Problem to solve: Copy nothing from the entries below except the lines from the one containing "set_input_delay 1.1880 -clock" through the one containing "Run 6 completed", and copy those exactly.

Input material:
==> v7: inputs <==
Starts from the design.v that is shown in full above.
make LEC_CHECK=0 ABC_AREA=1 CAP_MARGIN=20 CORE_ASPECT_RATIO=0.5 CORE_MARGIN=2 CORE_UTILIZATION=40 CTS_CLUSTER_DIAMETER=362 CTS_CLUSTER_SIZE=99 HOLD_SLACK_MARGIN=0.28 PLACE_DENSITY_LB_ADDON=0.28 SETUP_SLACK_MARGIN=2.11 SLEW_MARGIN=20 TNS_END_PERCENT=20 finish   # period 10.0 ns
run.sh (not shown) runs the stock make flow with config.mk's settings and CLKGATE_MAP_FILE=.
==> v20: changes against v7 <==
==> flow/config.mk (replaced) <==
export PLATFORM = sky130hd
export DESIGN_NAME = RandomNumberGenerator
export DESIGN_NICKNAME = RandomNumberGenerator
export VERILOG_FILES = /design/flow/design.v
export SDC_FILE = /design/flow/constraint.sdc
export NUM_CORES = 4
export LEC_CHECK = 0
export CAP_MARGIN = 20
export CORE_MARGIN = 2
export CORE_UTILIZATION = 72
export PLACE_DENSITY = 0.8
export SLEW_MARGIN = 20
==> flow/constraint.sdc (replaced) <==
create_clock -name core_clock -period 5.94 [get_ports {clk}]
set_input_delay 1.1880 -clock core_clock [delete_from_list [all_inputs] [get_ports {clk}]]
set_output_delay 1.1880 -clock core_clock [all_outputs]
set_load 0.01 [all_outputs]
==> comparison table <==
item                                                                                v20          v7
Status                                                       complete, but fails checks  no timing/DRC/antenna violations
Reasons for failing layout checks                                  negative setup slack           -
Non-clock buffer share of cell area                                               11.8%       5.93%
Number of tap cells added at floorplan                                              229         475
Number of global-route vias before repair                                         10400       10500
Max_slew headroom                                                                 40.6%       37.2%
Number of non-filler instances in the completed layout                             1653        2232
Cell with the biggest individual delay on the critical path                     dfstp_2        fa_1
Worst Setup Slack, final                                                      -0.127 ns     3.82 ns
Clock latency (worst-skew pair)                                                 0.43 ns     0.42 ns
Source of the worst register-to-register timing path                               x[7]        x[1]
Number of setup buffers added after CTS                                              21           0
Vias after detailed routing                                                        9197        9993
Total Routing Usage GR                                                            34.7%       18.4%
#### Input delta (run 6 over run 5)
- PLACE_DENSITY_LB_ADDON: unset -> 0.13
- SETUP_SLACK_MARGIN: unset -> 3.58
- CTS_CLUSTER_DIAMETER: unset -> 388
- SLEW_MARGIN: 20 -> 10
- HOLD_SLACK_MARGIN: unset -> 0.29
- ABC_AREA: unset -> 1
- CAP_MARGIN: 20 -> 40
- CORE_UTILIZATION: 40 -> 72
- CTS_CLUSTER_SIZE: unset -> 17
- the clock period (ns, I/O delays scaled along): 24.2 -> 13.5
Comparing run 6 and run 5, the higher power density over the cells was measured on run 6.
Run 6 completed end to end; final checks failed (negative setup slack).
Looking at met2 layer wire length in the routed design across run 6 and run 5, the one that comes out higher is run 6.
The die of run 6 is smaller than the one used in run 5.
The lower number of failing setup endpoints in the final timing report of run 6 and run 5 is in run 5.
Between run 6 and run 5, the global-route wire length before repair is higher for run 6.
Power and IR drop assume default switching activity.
==> job 3316 <==
Design scr_search, start of the top module:
module scr_search(clk,rst,start,R_fixed,angle1,adder,error,X,Y,done
    );
wire [13:0] R_LUT[255:0];
wire [13:0] tan_LUT[255:0];
wire [3:0] adder_LUT[255:0];
wire [13:0] sind_LUT[19:0];
assign sind_LUT[0]=14'b00000001001001;
assign sind_LUT[1]=14'b00000001010000;
assign sind_LUT[2]=14'b00000001011000;
assign sind_LUT[3]=14'b00000001011111;
assign sind_LUT[4]=14'b00000001100110;
assign sind_LUT[5]=14'b00000001101110;
assign sind_LUT[6]=14'b00000001110101;
assign sind_LUT[7]=14'b00000001111100;
assign sind_LUT[8]=14'b00000010000100;
assign sind_LUT[9]=14'b00000010001011;
assign sind_LUT[10]=14'b00000010010010;
assign sind_LUT[11]=14'b00000010011010;
assign sind_LUT[12]=14'b00000010100001;
assign sind_LUT[13]=14'b00000010101000;
assign sind_LUT[14]=14'b00000010110000;
assign sind_LUT[15]=14'b00000010110111;
assign sind_LUT[16]=14'b00000010111110;
assign sind_LUT[17]=14'b00000011000110;
assign sind_LUT[18]=14'b00000011001101;
assign sind_LUT[19]=14'b00000011010100;
assign R_LUT[0]=14'b000000000000000;
assign R_LUT[1]=14'b000000010000000;
assign R_LUT[2]=14'b000000100000000;
assign R_LUT[3]=14'b000000110000000;
assign R_LUT[4]=14'b000001000000000;
assign R_LUT[5]=14'b000001010000000;
assign R_LUT[6]=14'b000001100000000;
assign R_LUT[7]=14'b000001110000000;
assign R_LUT[8]=14'b000010000000000;
assign R_LUT[9]=14'b000010010000000;
assign R_LUT[10]=14'b00010100000000;
assign R_LUT[11]=14'b00010110000000;
assign R_LUT[12]=14'b00011000000000;
assign R_LUT[13]=14'b00011010000000;
assign R_LUT[14]=14'b00011100000000;
assign R_LUT[15]=14'b00011110000000;
assign R_LUT[16]=14'b00000010000000;
assign R_LUT[17]=14'b00000010110101;
assign R_LUT[18]=14'b00000100011110;
assign R_LUT[19]=14'b00000110010100;
assign R_LUT[20]=14'b00001000001111;
assign R_LUT[21]=14'b00001010001100;
assign R_LUT[22]=14'b00001100001010;
assign R_LUT[23]=14'b00001110001001;
assign R_LUT[24]=14'b00010000000111;
assign R_LUT[25]=14'b00010010000111;
assign R_LUT[26]=14'b00010100000110;
assign R_LUT[27]=14'b00010110000101;
assign R_LUT[28]=14'b00011000000101;
assign R_LUT[29]=14'b00011010000100;
assign R_LUT[30]=14'b00011100000100;
  ...
==> flow/config.mk <==
export PLATFORM = sky130hd
export DESIGN_NAME = scr_search
export DESIGN_NICKNAME = scr_search
export VERILOG_FILES = /design/flow/design.v
export SDC_FILE = /design/flow/constraint.sdc
export NUM_CORES = 4
export LEC_CHECK = 0
export ABC_AREA = 1
export CAP_MARGIN = 20
export CORE_MARGIN = 2
export CORE_UTILIZATION = 72
export CTS_CLUSTER_DIAMETER = 400
export CTS_CLUSTER_SIZE = 97
export PLACE_DENSITY = 0.41
export SLEW_MARGIN = 20
==> flow/constraint.sdc <==
create_clock -name core_clock -period 2.86 [get_ports {clk}]
set_input_delay 0.5720 -clock core_clock [delete_from_list [all_inputs] [get_ports {clk}]]
set_output_delay 0.5720 -clock core_clock [all_outputs]
set_load 0.01 [all_outputs]
run.sh (not shown) runs the stock make flow with config.mk's settings and CLKGATE_MAP_FILE=.
==> inputs of job 5424, as changes to job 3316 <==
==> flow/config.mk (replaced) <==
export PLATFORM = sky130hd
export DESIGN_NAME = scr_search
export DESIGN_NICKNAME = scr_search
export VERILOG_FILES = /design/flow/design.v
export SDC_FILE = /design/flow/constraint.sdc
export NUM_CORES = 4
export LEC_CHECK = 0
export CAP_MARGIN = 20
export CORE_MARGIN = 2
export CORE_UTILIZATION = 48
export PLACE_DENSITY = 0.45
export SETUP_SLACK_MARGIN = -0.58
export SLEW_MARGIN = 20
==> flow/constraint.sdc (replaced) <==
create_clock -name core_clock -period 6.35 [get_ports {clk}]
set_input_delay 1.2700 -clock core_clock [delete_from_list [all_inputs] [get_ports {clk}]]
set_output_delay 1.2700 -clock core_clock [all_outputs]
set_load 0.01 [all_outputs]
==> inputs of job 6695, as changes to job 3316 <==
==> flow/config.mk (replaced) <==
export PLATFORM = sky130hd
export DESIGN_NAME = scr_search
export DESIGN_NICKNAME = scr_search
export VERILOG_FILES = /design/flow/design.v
export SDC_FILE = /design/flow/constraint.sdc
export NUM_CORES = 4
export LEC_CHECK = 0
export CAP_MARGIN = 20
export CORE_MARGIN = 2
export CORE_UTILIZATION = 58
export SLEW_MARGIN = 20
==> flow/constraint.sdc (replaced) <==
create_clock -name core_clock -period 8.11 [get_ports {clk}]
set_input_delay 1.6220 -clock core_clock [delete_from_list [all_inputs] [get_ports {clk}]]
set_output_delay 1.6220 -clock core_clock [all_outputs]
set_load 0.01 [all_outputs]
==> inputs of job 5225, as changes to job 3316 <==
==> flow/config.mk (replaced) <==
export PLATFORM = sky130hd
export DESIGN_NAME = scr_search
export DESIGN_NICKNAME = scr_search
export VERILOG_FILES = /design/flow/design.v
export SDC_FILE = /design/flow/constraint.sdc
export NUM_CORES = 4
export LEC_CHECK = 0
export CAP_MARGIN = 20
export CORE_MARGIN = 2
export CORE_UTILIZATION = 22
export PLACE_DENSITY = 0.45
export SLEW_MARGIN = 20
==> flow/constraint.sdc (replaced) <==
create_clock -name core_clock -period 12.1 [get_ports {clk}]
set_input_delay 2.4200 -clock core_clock [delete_from_list [all_inputs] [get_ports {clk}]]
set_output_delay 2.4200 -clock core_clock [all_outputs]
set_load 0.01 [all_outputs]
==> comparison table <==
item	job 3316	job 6695	job 5424	job 5225
HPWL after DPL	-	54800 um	62500 um	66800 um
Max H-tree Level	-	2	2	2
Syn Std Cell Area	0.0115 sq mm	0.0120 sq mm	0.0120 sq mm	0.0120 sq mm
Result of the run	stopped before the end	stopped before the end	stopped before the end	no timing/DRC/antenna violations
Failing step	detailed placement	global routing	global routing	-
Initial core utilization	73.0%	59.2%	49.1%	22.2%
Post-synthesis average cell area	5.32 sq um	6.68 sq um	6.68 sq um	6.68 sq um
Die x size	130 um	148 um	162 um	237 um
Routability cong.	1.59	1.49	1.32	1.11
Xor and xnor fraction of the mapped netlist area	1.90%	2.82%	2.82%	2.82%
Buffer cell driving the clock tree root	-	sky130_fd_sc_hd__clkbuf_16	sky130_fd_sc_hd__clkbuf_16	sky130_fd_sc_hd__clkbuf_16
Chip area line of the yosys report	0.0115 sq mm	0.0120 sq mm	0.0120 sq mm	0.0120 sq mm
Synthesized instance count	2166	1792	1792	1792
Basic-gate share of the synthesized area counting and, or, nand and nor cells	59.3%	33.6%	33.6%	33.6%
Total CTS buffers	-	5	5	5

Result for this task:
set_input_delay 1.1880 -clock core_clock [delete_from_list [all_inputs] [get_ports {clk}]]
set_output_delay 1.1880 -clock core_clock [all_outputs]
set_load 0.01 [all_outputs]
==> comparison table <==
item                                                                                v20          v7
Status                                                       complete, but fails checks  no timing/DRC/antenna violations
Reasons for failing layout checks                                  negative setup slack           -
Non-clock buffer share of cell area                                               11.8%       5.93%
Number of tap cells added at floorplan                                              229         475
Number of global-route vias before repair                                         10400       10500
Max_slew headroom                                                                 40.6%       37.2%
Number of non-filler instances in the completed layout                             1653        2232
Cell with the biggest individual delay on the critical path                     dfstp_2        fa_1
Worst Setup Slack, final                                                      -0.127 ns     3.82 ns
Clock latency (worst-skew pair)                                                 0.43 ns     0.42 ns
Source of the worst register-to-register timing path                               x[7]        x[1]
Number of setup buffers added after CTS                                              21           0
Vias after detailed routing                                                        9197        9993
Total Routing Usage GR                                                            34.7%       18.4%
#### Input delta (run 6 over run 5)
- PLACE_DENSITY_LB_ADDON: unset -> 0.13
- SETUP_SLACK_MARGIN: unset -> 3.58
- CTS_CLUSTER_DIAMETER: unset -> 388
- SLEW_MARGIN: 20 -> 10
- HOLD_SLACK_MARGIN: unset -> 0.29
- ABC_AREA: unset -> 1
- CAP_MARGIN: 20 -> 40
- CORE_UTILIZATION: 40 -> 72
- CTS_CLUSTER_SIZE: unset -> 17
- the clock period (ns, I/O delays scaled along): 24.2 -> 13.5
Comparing run 6 and run 5, the higher power density over the cells was measured on run 6.
Run 6 completed end to end; final checks failed (negative setup slack).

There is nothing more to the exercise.